Let’s go on. In the entrepreneurial process, most of the creative value is generated before the company’s incorporation. The entrepreneur has an idea, and partners (if any, but it should) discuss, brainstorm, challenge, design, conceive — and often prototype. These are the most critical steps in value creation. Medical assistance during a child pregnancy is prominent — yet governance is non-existent during a startup gestation. I strongly advocate that pre-incorporation phases should be run just like if the company already existed, but without. Lots of methodologies exist about business model generation, value proposition, product/market fit, MVPs, lean development, etc. Who’s taking care of governance? I am convinced that a large portion of the fundamental reasons for failure can be connected with a neglect of basic governance principles — that we think usually reserved for later stages, or bigger companies.
A climatic issue
Like the climate change, effects of the disregard for early governance are not immediate and appear later. They become a pain only when the company faces a situation where it would have been useful to have the right tools to avoid problems, delays or conflicts (liquidity events, misalignment, cash shortage, and so on). In that sense, it is a global, collective question and it must be solved accordingly.
The GTI
The same assumptions can be extended to the global trust issue in business — we call it GTI. The lack of trust within and between businesses explains and requires an army of third-party stakeholders that capture a huge slice of the value created. When there is trust, there is no need for accounting, audits, risk credit, due diligence, notaries, lawyers, mediators, regulators, contracts. And I am not talking about law. A huge part of value is wasted into finding alternatives to trust.
Paths to a solution
Where previous technology leaps did not succeed in updating stone-engraved habits in corporate governance, distributed ledgers may be the winning attempt. The blockchain, discretely left on our table by an unidentified future, holds the promise to leapfrog in the next-generation world with an unprecedented velocity. It goes actually faster than mankind intelligence, and we need time to adapt, as finite human beings — we are no robot yet.

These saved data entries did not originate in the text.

Background: an optimization exercise with open tools, aiming at small area, a short achievable clock period and few clock cycles per item. Do not read the settings as production practice.
Function was checked by simulation only, so behaviour that the tests miss may differ from the original.
Power figures rest on the tool's default switching activity, not on a simulated workload.

== red ==
// kx_line_packer
module kx_line_packer (
    input  wire        clk,
    input  wire        rst,
    input  wire [11:0] cfg_nozzles,    
    input  wire [3:0]  cfg_def,        
    input  wire [1:0]  cfg_op1,        
    input  wire [1:0]  cfg_op2,
    input  wire [1:0]  cfg_op3,
    input  wire        cfg_mask_en,    
    input  wire [31:0] cfg_sub,        
    input  wire [1:0]  cfg_sub_cap,
    input  wire [11:0] cfg_ovl_hi,     
    input  wire [11:0] cfg_ovl_lo,     
    input  wire        in_valid,
    output wire        in_ready,
    input  wire [3:0]  in_line,        
    input  wire [15:0] in_l0,          
    input  wire [15:0] in_l1,
    input  wire [15:0] in_l2,
    input  wire [15:0] in_l3,
    input  wire [2:0]  in_cov,         
    input  wire [7:0]  in_mask,        
    input  wire [7:0]  in_dead,        
    output reg         out_valid,
    output reg         out_last,
    output reg  [15:0] out_codes
);
Size: about 4300 cells after synthesis, about 0.043 mm2 of cells after synthesis.
export LEC_CHECK = 0
export CAP_MARGIN = 20
export CORE_MARGIN = 2
export CORE_UTILIZATION = 40
export CTS_CLUSTER_DIAMETER = 40
export CTS_CLUSTER_SIZE = 8
export SLEW_MARGIN = 20
create_clock -name core_clock -period 13.0 [get_ports {clk}]
run.sh (not shown) runs the stock make flow with config.mk's settings and CLKGATE_MAP_FILE= SYNTH_SCRIPT=/design/flow/synth_recipe.tcl, a recipe that flattens the netlist after the stock synthesis.
Testbench counts of red, summed over its fixed seeds: cycles 25,312, beats 24,576.
[inputs] blue vs red
--- a/flow/design.v
+++ b/flow/design.v
@@ -137,45 +137,53 @@
     endfunction
     function [25:0] csa13(input [12:0] x, input [12:0] y, input [12:0] z);
         integer k;
         begin
             for (k = 0; k < 13; k = k + 1) begin
                 csa13[k]      = x[k] ^ y[k] ^ z[k];
                 csa13[13 + k] = (x[k] & y[k]) | (x[k] & z[k]) | (y[k] & z[k]);
             end
         end
     endfunction
     reg  [11:0] r_wlo, r_whi, r_hs;
     reg  [31:0] r_subm;
+    reg  [3:0]  r_def;
+    reg  [1:0]  r_op1, r_op2, r_op3;
+    reg         r_mask_en;
     wire [13:0] hs_s = add13({1'b0, cfg_nozzles}, ~{1'b0, cfg_ovl_hi}, 1'b1);
     always @(posedge clk) begin
         r_wlo <= cfg_ovl_lo;
         r_whi <= cfg_ovl_hi;
         r_hs  <= hs_s[11:0];                        
+        r_def     <= cfg_def;
+        r_op1     <= cfg_op1;
+        r_op2     <= cfg_op2;
+        r_op3     <= cfg_op3;
+        r_mask_en <= cfg_mask_en;
         for (i = 0; i < 16; i = i + 1)
             r_subm[2*i +: 2] <= min2(cfg_sub_cap, cfg_sub[2*i +: 2]);
     end
     reg         tbl_ok;
     reg  [4:0]  eng_t;
     reg  [20:0] lo_e1, lo_e2, lo_e3, lo_e4, lo_e8;    
     reg  [20:0] hi_e1, hi_e2, hi_e3, hi_e4, hi_e8;
     reg  [20:0] hi_init;                             
-    wire        eng_run  = ~tbl_ok & in_valid;
+    wire        eng_run  = ~tbl_ok & (in_valid | (eng_t != 5'd0));
     wire [4:0]  eng_tn   = (eng_t == 5'd19) ? 5'd0 : eng_t + 5'd1;
     wire [3:0]  eng_nn   = eng_tn[3:0] - 4'd10;      
     wire [3:0]  hi_init_o = 4'd8 - {1'b0, r_hs[2:0]};
     reg         eng_isdv, eng_d0, eng_iswk, eng_n1, eng_le4, eng_ge4, eng_icap, eng_last;
-    wire        eng_div  = eng_run & eng_isdv;
-    wire        eng_walk = eng_run & eng_iswk;
-    wire        eng_done = eng_run & eng_last;
+    wire        eng_div  = ~tbl_ok & eng_isdv;
+    wire        eng_walk = ~tbl_ok & eng_iswk;
+    wire        eng_done = ~tbl_ok & eng_last;
     function [20:0] eng_step(input div, input d0, input [20:0] e1,
                              input [12:0] e1m, input [20:0] wop, input [11:0] wm1);
         reg [12:0] x, y, z;
         reg [13:0] s, sd;
         reg [13:0] as, as0, as1;
         begin
             x  = div ? {(d0 ? 12'd0 : e1[11:0]), d0} : {1'b0, wop[11:0]};
             y  = div ? 13'd0 : {1'b0, e1[11:0]};
             z  = div ? ~{1'b0, wm1} : e1m;
             s  = add13(x, y, 1'b0);
             sd = add13(x, z, 1'b0);
             as0 = add13({4'd0, wop[20:12]}, {4'd0, e1[20:12]}, 1'b0);
@@ -255,29 +263,29 @@
     wire [8:0]  apos_inc = apos_s[8:0];
     wire        f_last  = (apos_inc == cfg_nozzles[11:3]);
     always @(posedge clk) begin
         if (rst)
             apos <= 9'd0;
         else if (in_fire)
             apos <= f_last ? 9'd0 : apos_inc;
     end
     reg  [15:0] s0_code;
     always @(*) begin : stage0
         reg [1:0] v;
         for (i = 0; i < LANES; i = i + 1) begin
-            v = cfg_def[0] ? in_l0[2*i +: 2] : 2'b00;
-            v = apply_layer(v, in_l1[2*i +: 2], cfg_op1, cfg_def[1] & in_cov[0]);
-            v = apply_layer(v, in_l2[2*i +: 2], cfg_op2, cfg_def[2] & in_cov[1]);
-            v = apply_layer(v, in_l3[2*i +: 2], cfg_op3, cfg_def[3] & in_cov[2]);
-            if (cfg_mask_en && !in_mask[i])
+            v = r_def[0] ? in_l0[2*i +: 2] : 2'b00;
+            v = apply_layer(v, in_l1[2*i +: 2], r_op1, r_def[1] & in_cov[0]);
+            v = apply_layer(v, in_l2[2*i +: 2], r_op2, r_def[2] & in_cov[1]);
+            v = apply_layer(v, in_l3[2*i +: 2], r_op3, r_def[3] & in_cov[2]);
+            if (r_mask_en && !in_mask[i])
                 v = 2'b00;
             s0_code[2*i +: 2] = v;
         end
     end
     reg  [7:0]  lo_t;
     reg  [11:0] lo_rn;
     reg  [7:0]  hi_t;
     reg  [11:0] hi_r;
     function [20:0] fwd_rn(input [7:0] t, input [11:0] rn, input [20:0] e, input [11:0] wm1);
         reg [13:0] d, dw, ts, t1;
         reg [25:0] cs;
         begin
[summary]
red: PASS, flow complete, no timing, DRC or antenna violations
In summary, blue completed successfully, with a layout that passed the timing, design-rule and antenna checks.
Going from red to blue, the combinational share of power was found to have gone up by 21 points.
Number of sequential cells in the layout for blue is higher than for red.
Compared with red, in blue via count of the first global-routing pass has decreased, number of clock sinks seen by CTS has increased, simple-gate share of the synthesized area has increased, setup slack has decreased.
Compare blue and red | finished layout cell area higher: blue
Compared with red, blue shows number of DRC markers after the initial detailed-route iteration lower by about 8%.
Relative to red, the share of final-layout standard cells stronger than drive strength 1 of blue is higher by 0.64 points.
blue vs red: number of tap cells added at floorplan up slightly
Testbench counts of blue, summed over its fixed seeds: cycles 25,312, beats 24,576.

## port drivers added, routing unchanged
No port has a modelled driver above. Below, the same layouts with a new extraction and two added sets of constraints.
Step 1: set_driving_cell puts a clkbuf_16 on clk and a buf_2 on each other input, an assumption about the parent block.
Step 2 times the ports against the registers' clock, not the clock port: input delays grow and output delays shrink by t, the midpoint of the rising clock arrivals with the driver on.
Slacks: no drivers / after step 1 / after step 2; pairs: no drivers / after step 1.
run	shift t [ns]	slack for setup (ns)	worst setup path at the end	worst data-port slew with drivers (ns)	pins driven straight from the clock port
red	0.729	7.680 / 7.680 / 7.099	input to register	0.10	1
blue	0.730	7.203 / 7.203 / 7.064	input to register	0.12	1
After both steps every run listed still meets setup and hold. For red, which loses most, drivers alone change the setup slack by 0.000 ns; drivers and shift together by -0.581 ns.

The journey is worth it though, and we must try to bring solutions, with both ambition and humility. First steps to bringing business into this century will be revealed very soon.
[1] de Soto, Hernando. The Mystery of Capital: Why Capitalism Triumphs In the West and Fails Everywhere Else, New York, NY: Basic Books, 2000. pp6,7.
[2] de Althaus, Jaime. La Revolución Capitalista en el Perú, Fondo de Cultura Económica del Perú, Lima, Peru, 2007. p64.